Using Confinement and Surface Chemistry to Control Crystallisation

This project will investigate the effects of confinement and surface topography on crystal nucleation and growth with the goal of ultimately using these effects to control crystallisation. Crystallisation in the real world often occurs within small volumes rather than bulk solution, where thus can have significant effects on crystallisation from solution, controlling polymorph and orientation, and retarding crystallisation rates by orders of magnitude. Similarly, it is anecdotally well known that surface topographical features such as sharp cracks can significantly promote nucleation. In both cases, the origins of these effects are poorly understood. This project will investigate these processes. Systematic studies will be carried out on the effects of confinement on inorganic and organic crystals using environments including controlled pores glasses and nanotubes. A wide range of techniques including solid state NMR, transmission electron microscopy and X-ray and electron tomography will be employed.

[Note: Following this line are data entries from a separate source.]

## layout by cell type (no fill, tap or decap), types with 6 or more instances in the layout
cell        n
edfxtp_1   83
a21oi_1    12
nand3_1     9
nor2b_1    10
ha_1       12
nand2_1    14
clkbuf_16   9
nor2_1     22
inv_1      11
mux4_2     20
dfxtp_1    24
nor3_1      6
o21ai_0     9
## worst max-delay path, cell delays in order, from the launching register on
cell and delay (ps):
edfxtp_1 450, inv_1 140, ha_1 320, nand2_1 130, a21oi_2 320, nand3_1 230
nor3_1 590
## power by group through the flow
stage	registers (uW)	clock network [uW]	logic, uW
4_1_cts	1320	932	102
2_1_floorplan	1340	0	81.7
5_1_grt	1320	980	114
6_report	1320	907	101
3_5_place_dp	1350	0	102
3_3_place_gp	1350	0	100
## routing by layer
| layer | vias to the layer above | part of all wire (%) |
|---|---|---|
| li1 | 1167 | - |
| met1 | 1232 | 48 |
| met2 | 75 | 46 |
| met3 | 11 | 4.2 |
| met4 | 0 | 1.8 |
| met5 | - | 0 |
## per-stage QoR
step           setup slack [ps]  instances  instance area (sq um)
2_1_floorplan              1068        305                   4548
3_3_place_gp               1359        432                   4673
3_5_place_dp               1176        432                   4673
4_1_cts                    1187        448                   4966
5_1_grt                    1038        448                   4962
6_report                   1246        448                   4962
## src/rtl/lipc_pkg.sv

```systemverilog
// lipc_pkg: shared types, codes and helper functions of the interrupt priority controller
`timescale 1ns / 1ps

package lipc_pkg;

    localparam int unsigned WORD_W  = 64;
    localparam int unsigned N_WORDS = 4;
    localparam int unsigned BIT_W   = $clog2(WORD_W);
    localparam int unsigned WIDX_W  = $clog2(N_WORDS);
    localparam int unsigned VEC_W   = 8;
    localparam int unsigned CODE_W  = 6;
    localparam int unsigned CLASS_W = 4;
    localparam int unsigned SLOT_W  = 2;
    localparam int unsigned IN_W    = 88;
    localparam int unsigned OUT_W   = 24;

    localparam logic [VEC_W-1:0]  SPURIOUS_CODE = 8'd15;
    localparam logic [VEC_W-1:0]  VEC_NMI       = 8'd2;
    localparam logic [VEC_W-1:0]  VEC_EXT       = 8'd0;
    localparam logic [CODE_W-1:0] CODE_NONE     = 6'd0;
    localparam logic [CODE_W-1:0] CODE_NMI      = 6'd32;
    localparam logic [CODE_W-1:0] CODE_EXT      = 6'd16;

    typedef enum logic [3:0] {
        CMD_PEND   = 4'd0,
        CMD_BATCH  = 4'd1,
        CMD_UNPEND = 4'd2,
        CMD_CHECK  = 4'd3,
        CMD_READ   = 4'd4,
        CMD_EOI    = 4'd5,
        CMD_WPRI   = 4'd6,
        CMD_DETECT = 4'd7,
        CMD_QUERY  = 4'd8
    } cmd_t;

    typedef enum logic [1:0] {
        ST_IDLE,
        ST_SCAN,
        ST_EXEC
    } state_t;

    typedef enum logic [1:0] {
        MASK_NONE,
        MASK_TPR,
        MASK_INSVC
    } mask_t;

    typedef struct packed {
        logic [SLOT_W-1:0]  psr_slot;
        logic               psr_collect;
        logic               psr_enable;
        logic               mask_all;
        logic [CLASS_W-1:0] priority_class;
        logic [WORD_W-1:0]  batch_mask;
        logic [WIDX_W-1:0]  word_index;
        logic [VEC_W-1:0]   vector;
        logic [3:0]         command;
    } item_t;

    // index of the highest set bit, zero for an empty word
    function automatic logic [BIT_W-1:0] top_bit(input logic [WORD_W-1:0] w);
        logic [BIT_W-1:0] idx;
        idx = '0;
        for (int b = 0; b < WORD_W; b++)
        begin
            if (w[b])
            begin
                idx = BIT_W'(b);
            end
        end
        return idx;
    endfunction

    // priority code of a selected vector
    function automatic logic [CODE_W-1:0] code_of(input logic found, input logic [VEC_W-1:0] v);
        logic [CODE_W-1:0] c;
        if (!found)
        begin
            c = CODE_NONE;
        end
        else if (v == VEC_NMI)
        begin
            c = CODE_NMI;
        end
        else if (v == VEC_EXT)
        begin
            c = CODE_EXT;
        end
        else
        begin
            c = CODE_W'(v[VEC_W-1:4]);
        end
        return c;
    endfunction

endpackage

```

## src/rtl/local_interrupt_priority_controller.sv

```systemverilog
// local_interrupt_priority_controller: command sequencer, vector bit sets and result register
`timescale 1ns / 1ps

// Local interrupt controller holding 256 pending and 256 in-service vector bits, a task
// priority (class plus mask-all bit) and a highest-priority code. Each command beat on the
// slave stream yields exactly one result beat on the master stream. The block works on one
// command at a time: pend, batch, unpend, write priority and detect go from accept straight
// to the final step; eoi scans the in-service set and check, read ivr and query scan both sets;
// the highest vector of each 256-bit set is found by one shared 64-bit priority encoder that
// steps through the four words of a set, one word per cycle (NMI, vector 2, and ExtINT,
// vector 0, outrank the highest set bit). A new command is accepted while the previous
// result still waits in the output register; the sequencer stalls in its final step only
// when that register is still full. notify_enable is written through cfg_we / cfg_wdata and
// should only change while the block is idle.
module local_interrupt_priority_controller
    import lipc_pkg::*;
(
    input  logic             clk,
    input  logic             rst_n,
    // configuration: notify_enable
    input  logic             cfg_we,
    input  logic             cfg_wdata,
    // command stream
    input  logic             s_tvalid,
    output logic             s_tready,
    // command[3:0], vector[11:4], word_index[13:12], batch_mask[77:14],
    // priority_class[81:78], mask_all[82], psr_enable[83], psr_collect[84], psr_slot[86:85]
    input  logic [IN_W-1:0]  s_tdata,
    // result stream
    output logic             m_tvalid,
    input  logic             m_tready,
    // vector_out[7:0], spurious[8], deliver[9], slot_out[11:10], error[12], was_set[13],
    // new_pending[14], priority_code[20:15], notify[21], unmasked[22]
    output logic [OUT_W-1:0] m_tdata
);

    // architectural state
    logic [WORD_W-1:0]  pend_reg  [N_WORDS];
    logic [WORD_W-1:0]  insvc_reg [N_WORDS];
    logic [CLASS_W-1:0] mask_class_reg, mask_class_next;
    logic               mask_all_reg, mask_all_next;
    logic [CODE_W-1:0]  code_reg, code_next;
    logic               notify_en_reg;

    // sequencer
    state_t             state_reg, state_next;
    item_t              item_reg;
    cmd_t               cmd;
    logic               scan_set_reg, scan_set_next;     // 0 pending, 1 in service
    logic [WIDX_W-1:0]  scan_word_reg, scan_word_next;
    logic               hp_found_reg, hp_found_next;
    logic [VEC_W-1:0]   hp_vec_reg, hp_vec_next;
    logic               hi_found_reg, hi_found_next;
    logic [VEC_W-1:0]   hi_vec_reg, hi_vec_next;

    // output register
    logic               out_valid_reg, out_valid_next;
    logic [OUT_W-1:0]   out_data_reg;

    logic               s_fire, m_fire, exec_done, out_block;
    logic               needs_scan, starts_insvc;

    // shared read port and priority encoder
    logic [WIDX_W-1:0]  rd_addr;
    logic [WORD_W-1:0]  rd_word;
    logic               enc_any;
    logic [BIT_W-1:0]   enc_idx;
    logic               cur_found;
    logic [VEC_W-1:0]   cur_vec;
    logic               scan_found;
    logic [VEC_W-1:0]   scan_vec;

    // update requests from the final step
    logic               pend_we, insvc_we;
    logic [WIDX_W-1:0]  pend_addr, insvc_addr;
    logic [WORD_W-1:0]  pend_set, pend_clr, insvc_set, insvc_clr;

    // result fields
    logic [VEC_W-1:0]   r_vector;
    logic               r_spurious, r_deliver, r_error, r_was_set, r_new_pending;
    logic               r_notify, r_unmasked;
    logic [SLOT_W-1:0]  r_slot;
    logic [OUT_W-1:0]   result;

    mask_t              mstate;
    logic [WORD_W-1:0]  vec_bit, hp_bit, hi_bit;
    logic [CODE_W-1:0]  threshold;
    logic [4:0]         limit;

    assign s_fire    = s_tvalid && s_tready;
    assign m_fire    = m_tvalid && m_tready;
    assign out_block = out_valid_reg && !m_tready;
    assign exec_done = (state_reg == ST_EXEC) && !out_block;
    assign s_tready  = (state_reg == ST_IDLE);
    assign m_tvalid  = out_valid_reg;
    assign m_tdata   = out_data_reg;
    assign cmd       = cmd_t'(item_reg.command);

    // which commands need the set scans, decoded at accept
    always_comb
    begin
        needs_scan   = 1'b0;
        starts_insvc = 1'b0;
        unique case (s_tdata[3:0]) inside
            CMD_CHECK, CMD_READ, CMD_QUERY:
            begin
                needs_scan = 1'b1;
            end
            CMD_EOI:
            begin
                needs_scan   = 1'b1;
                starts_insvc = 1'b1;
            end
            default:
            begin
                needs_scan = 1'b0;
            end
        endcase
    end

    // next state
    always_comb
    begin
        state_next = state_reg;
        unique case (state_reg)
            ST_IDLE:
            begin
                if (s_fire)
                begin
                    state_next = needs_scan ? ST_SCAN : ST_EXEC;
                end
            end
            ST_SCAN:
            begin
                if (scan_word_reg == '0 && scan_set_reg)
                begin
                    state_next = ST_EXEC;
                end
            end
            ST_EXEC:
            begin
                if (!out_block)
                begin
                    state_next = ST_IDLE;
                end
            end
            default:
            begin
                state_next = ST_IDLE;
            end
        endcase
    end

    // shared read port: scan word during a scan, the command's word otherwise
    assign rd_addr = (state_reg == ST_SCAN) ? scan_word_reg
                                            : item_reg.vector[VEC_W-1:BIT_W];
    assign rd_word = (state_reg == ST_SCAN && scan_set_reg) ? insvc_reg[rd_addr]
                                                            : pend_reg[rd_addr];
    assign enc_any = |rd_word;
    assign enc_idx = top_bit(rd_word);

    assign cur_found = scan_set_reg ? hi_found_reg : hp_found_reg;
    assign cur_vec   = scan_set_reg ? hi_vec_reg : hp_vec_reg;

    // one scan step: words go from the top down, word 0 checks nmi and extint first
    always_comb
    begin
        scan_found = cur_found;
        scan_vec   = cur_vec;
        if (scan_word_reg == '0 && rd_word[VEC_NMI[BIT_W-1:0]])
        begin
            scan_found = 1'b1;
            scan_vec   = VEC_NMI;
        end
        else if (scan_word_reg == '0 && rd_word[VEC_EXT[BIT_W-1:0]])
        begin
            scan_found = 1'b1;
            scan_vec   = VEC_EXT;
        end
        else if (!cur_found && enc_any)
        begin
            scan_found = 1'b1;
            scan_vec   = {scan_word_reg, enc_idx};
        end
    end

    // scan bookkeeping
    always_comb
    begin
        scan_set_next  = scan_set_reg;
        scan_word_next = scan_word_reg;
        hp_found_next  = hp_found_reg;
        hp_vec_next    = hp_vec_reg;
        hi_found_next  = hi_found_reg;
        hi_vec_next    = hi_vec_reg;
        if (s_fire)
        begin
            scan_set_next  = starts_insvc;
            scan_word_next = WIDX_W'(N_WORDS - 1);
            hp_found_next  = 1'b0;
            hi_found_next  = 1'b0;
        end
        else if (state_reg == ST_SCAN)
        begin
            if (scan_set_reg)
            begin
                hi_found_next = scan_found;
                hi_vec_next   = scan_vec;
            end
            else
            begin
                hp_found_next = scan_found;
                hp_vec_next   = scan_vec;
            end
            scan_word_next = scan_word_reg - 1'b1;
            if (scan_word_reg == '0)
            begin
                scan_set_next = 1'b1;
            end
        end
    end

    // masking of the highest pending vector against in-service vector and task priority
    always_comb
    begin
        limit = {mask_all_reg, mask_class_reg};
        if (hi_found_reg && hi_vec_reg == VEC_NMI)
        begin
            mstate = MASK_INSVC;
        end
        else if (hp_found_reg && hp_vec_reg == VEC_NMI)
        begin
            mstate = MASK_NONE;
        end
        else if (hi_found_reg && hi_vec_reg == VEC_EXT)
        begin
            mstate = MASK_INSVC;
        end
        else if (hp_found_reg && hp_vec_reg == VEC_EXT)
        begin
            mstate = mask_all_reg ? MASK_TPR : MASK_NONE;
        end
        else if (hp_found_reg && (!hi_found_reg || hp_vec_reg > hi_vec_reg))
        begin
            mstate = ({1'b0, hp_vec_reg[VEC_W-1:4]} > limit) ? MASK_NONE : MASK_TPR;
        end
        else
        begin
            mstate = MASK_INSVC;
        end
    end

    assign vec_bit   = WORD_W'(1) << item_reg.vector[BIT_W-1:0];
    assign hp_bit    = WORD_W'(1) << hp_vec_reg[BIT_W-1:0];
    assign hi_bit    = WORD_W'(1) << hi_vec_reg[BIT_W-1:0];
    assign threshold = {~item_reg.psr_enable, mask_all_reg, mask_class_reg};

    // final step: result fields and state updates
    always_comb
    begin
        r_vector        = '0;
        r_spurious      = 1'b0;
        r_deliver       = 1'b0;
        r_slot          = '0;
        r_error         = 1'b0;
        r_was_set       = 1'b0;
        r_new_pending   = 1'b0;
        r_notify        = 1'b0;
        r_unmasked      = 1'b0;
        code_next       = code_reg;
        mask_class_next = mask_class_reg;
        mask_all_next   = mask_all_reg;
        pend_we         = 1'b0;
        insvc_we        = 1'b0;
        pend_addr       = item_reg.vector[VEC_W-1:BIT_W];
        insvc_addr      = hi_vec_reg[VEC_W-1:BIT_W];
        pend_set        = '0;
        pend_clr        = '0;
        insvc_set       = '0;
        insvc_clr       = '0;
        unique case (cmd)
            CMD_PEND:
            begin
                r_was_set     = rd_word[item_reg.vector[BIT_W-1:0]];
                r_new_pending = !r_was_set;
                pend_we       = 1'b1;
                pend_set      = vec_bit;
            end
            CMD_BATCH:
            begin
                r_new_pending = 1'b1;
                pend_we       = 1'b1;
                pend_addr     = item_reg.word_index;
                pend_set      = item_reg.batch_mask;
            end
            CMD_UNPEND:
            begin
                r_was_set     = rd_word[item_reg.vector[BIT_W-1:0]];
                r_new_pending = r_was_set;
                pend_we       = 1'b1;
                pend_clr      = vec_bit;
            end
            CMD_CHECK:
            begin
                if (!hp_found_reg)
                begin
                    code_next  = CODE_NONE;
                    r_notify   = notify_en_reg;
                    r_vector   = SPURIOUS_CODE;
                    r_spurious = 1'b1;
                end
                else
                begin
                    r_vector = hp_vec_reg;
                    if (item_reg.psr_enable && mstate == MASK_NONE)
                    begin
                        code_next = code_of(1'b1, hp_vec_reg);
                        r_notify  = notify_en_reg;
                        if (item_reg.psr_collect)
                        begin
                            r_deliver = 1'b1;
                            r_slot    = item_reg.psr_slot;
                        end
                        else
                        begin
                            r_error = 1'b1;
                        end
                    end
                    else if (mstate == MASK_INSVC)
                    begin
                        if (code_reg != CODE_NONE)
                        begin
                            code_next = CODE_NONE;
                            r_notify  = notify_en_reg;
                        end
                    end
                    else
                    begin
                        code_next = code_of(1'b1, hp_vec_reg);
                        r_notify  = notify_en_reg;
                    end
                end
            end
            CMD_READ:
            begin
                if (!hp_found_reg || mstate == MASK_INSVC)
                begin
                    if (code_reg != CODE_NONE)
                    begin
                        code_next = CODE_NONE;
                        r_notify  = notify_en_reg;
                    end
                    r_vector   = SPURIOUS_CODE;
                    r_spurious = 1'b1;
                end
                else if (mstate == MASK_TPR)
                begin
                    code_next  = code_of(1'b1, hp_vec_reg);
                    r_notify   = notify_en_reg;
                    r_vector   = SPURIOUS_CODE;
                    r_spurious = 1'b1;
                end
                else
                begin
                    // acknowledge: move the vector from pending to in service
                    insvc_we      = 1'b1;
                    insvc_addr    = hp_vec_reg[VEC_W-1:BIT_W];
                    insvc_set     = hp_bit;
                    pend_we       = 1'b1;
                    pend_addr     = hp_vec_reg[VEC_W-1:BIT_W];
                    pend_clr      = hp_bit;
                    r_vector      = hp_vec_reg;
                    r_new_pending = 1'b1;
                end
            end
            CMD_EOI:
            begin
                if (!hi_found_reg)
                begin
                    r_error = 1'b1;
                end
                else
                begin
                    insvc_we      = 1'b1;
                    insvc_clr     = hi_bit;
                    r_new_pending = 1'b1;
                end
            end
            CMD_WPRI:
            begin
                mask_class_next = item_reg.priority_class;
                mask_all_next   = item_reg.mask_all;
            end
            CMD_DETECT:
            begin
                if (code_reg > threshold)
                begin
                    r_unmasked = 1'b1;
                    if (item_reg.psr_collect)
                    begin
                        r_deliver = 1'b1;
                        r_slot    = item_reg.psr_slot;
                    end
                    else
                    begin
                        r_error = 1'b1;
                    end
                end
            end
            CMD_QUERY:
            begin
                r_unmasked = hp_found_reg && (mstate == MASK_NONE);
            end
            default:
            begin
                // unknown commands only report the current code
                r_unmasked = 1'b0;
            end
        endcase
    end

    assign result = {1'b0, r_unmasked, r_notify, code_next, r_new_pending, r_was_set,
                     r_error, r_slot, r_deliver, r_spurious, r_vector};

    always_comb
    begin
        out_valid_next = out_valid_reg;
        if (exec_done)
        begin
            out_valid_next = 1'b1;
        end
        else if (m_fire)
        begin
            out_valid_next = 1'b0;
        end
    end

    // control and architectural registers
    always_ff @(posedge clk or negedge rst_n)
    begin
        if (!rst_n)
        begin
            state_reg      <= ST_IDLE;
            out_valid_reg  <= 1'b0;
            scan_set_reg   <= 1'b0;
            scan_word_reg  <= '0;
            hp_found_reg   <= 1'b0;
            hi_found_reg   <= 1'b0;
            mask_class_reg <= '0;
            mask_all_reg   <= 1'b1;
            code_reg       <= CODE_NONE;
            notify_en_reg  <= 1'b0;
            for (int i = 0; i < N_WORDS; i++)
            begin
                pend_reg[i]  <= '0;
                insvc_reg[i] <= '0;
            end
        end
        else
        begin
            state_reg     <= state_next;
            out_valid_reg <= out_valid_next;
            scan_set_reg  <= scan_set_next;
            scan_word_reg <= scan_word_next;
            hp_found_reg  <= hp_found_next;
            hi_found_reg  <= hi_found_next;
            if (cfg_we)
            begin
                notify_en_reg <= cfg_wdata;
            end
            if (exec_done)
            begin
                mask_class_reg <= mask_class_next;
                mask_all_reg   <= mask_all_next;
                code_reg       <= code_next;
                // each word applies its own set and clear masks
                for (int i = 0; i < N_WORDS; i++)
                begin
                    if (pend_we && pend_addr == WIDX_W'(i))
                    begin
                        pend_reg[i] <= (pend_reg[i] | pend_set) & ~pend_clr;
                    end
                    if (insvc_we && insvc_addr == WIDX_W'(i))
                    begin
                        insvc_reg[i] <= (insvc_reg[i] | insvc_set) & ~insvc_clr;
                    end
                end
            end
        end
    end

    // payload registers
    always_ff @(posedge clk)
    begin
        hp_vec_reg <= hp_vec_next;
        hi_vec_reg <= hi_vec_next;
        if (s_fire)
        begin
            item_reg <= item_t'(s_tdata[$bits(item_t)-1:0]);
        end
        if (exec_done)
        begin
            out_data_reg <= result;
        end
    end

`ifndef ASSERT_OFF
    // one command at a time: ready drops right after an accept
    a_busy_after_accept: assert property (@(posedge clk) disable iff (!rst_n)
        s_fire |=> !s_tready)
        else $error("command accepted while the sequencer was busy");

    // the final step always leaves a result in the output register
    a_exec_fills_output: assert property (@(posedge clk) disable iff (!rst_n)
        exec_done |=> m_tvalid)
        else $error("final step did not produce a result beat");

    // the code is none, a vector class, extint or nmi
    a_code_range: assert property (@(posedge clk) disable iff (!rst_n)
        (code_reg <= CODE_EXT) || (code_reg == CODE_NMI))
        else $error("priority code out of range");

    // a scan only ever runs for check, read ivr, query or eoi
    a_scan_cmd: assert property (@(posedge clk) disable iff (!rst_n)
        (state_reg == ST_SCAN) |-> (cmd == CMD_CHECK || cmd == CMD_READ ||
                                    cmd == CMD_QUERY || cmd == CMD_EOI))
        else $error("set scan started for a command that needs none");
`endif

endmodule

```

Coupled with the insight provided by the modelling groups, this work deliver an enhanced understanding of how confinement affects crystallisation, which will ultimately enable us to exploit confinement in order to control crystallisation. The project will also investigate crystallisation on substrates exhibiting natural cracks, where these topographical features appear to act as effective nucleation sites. Looking at natural substrates such as feldspars and synthetic substrates including oxidised PDMS, experiments will determine the features required to induce nucleation of a wide range of compounds.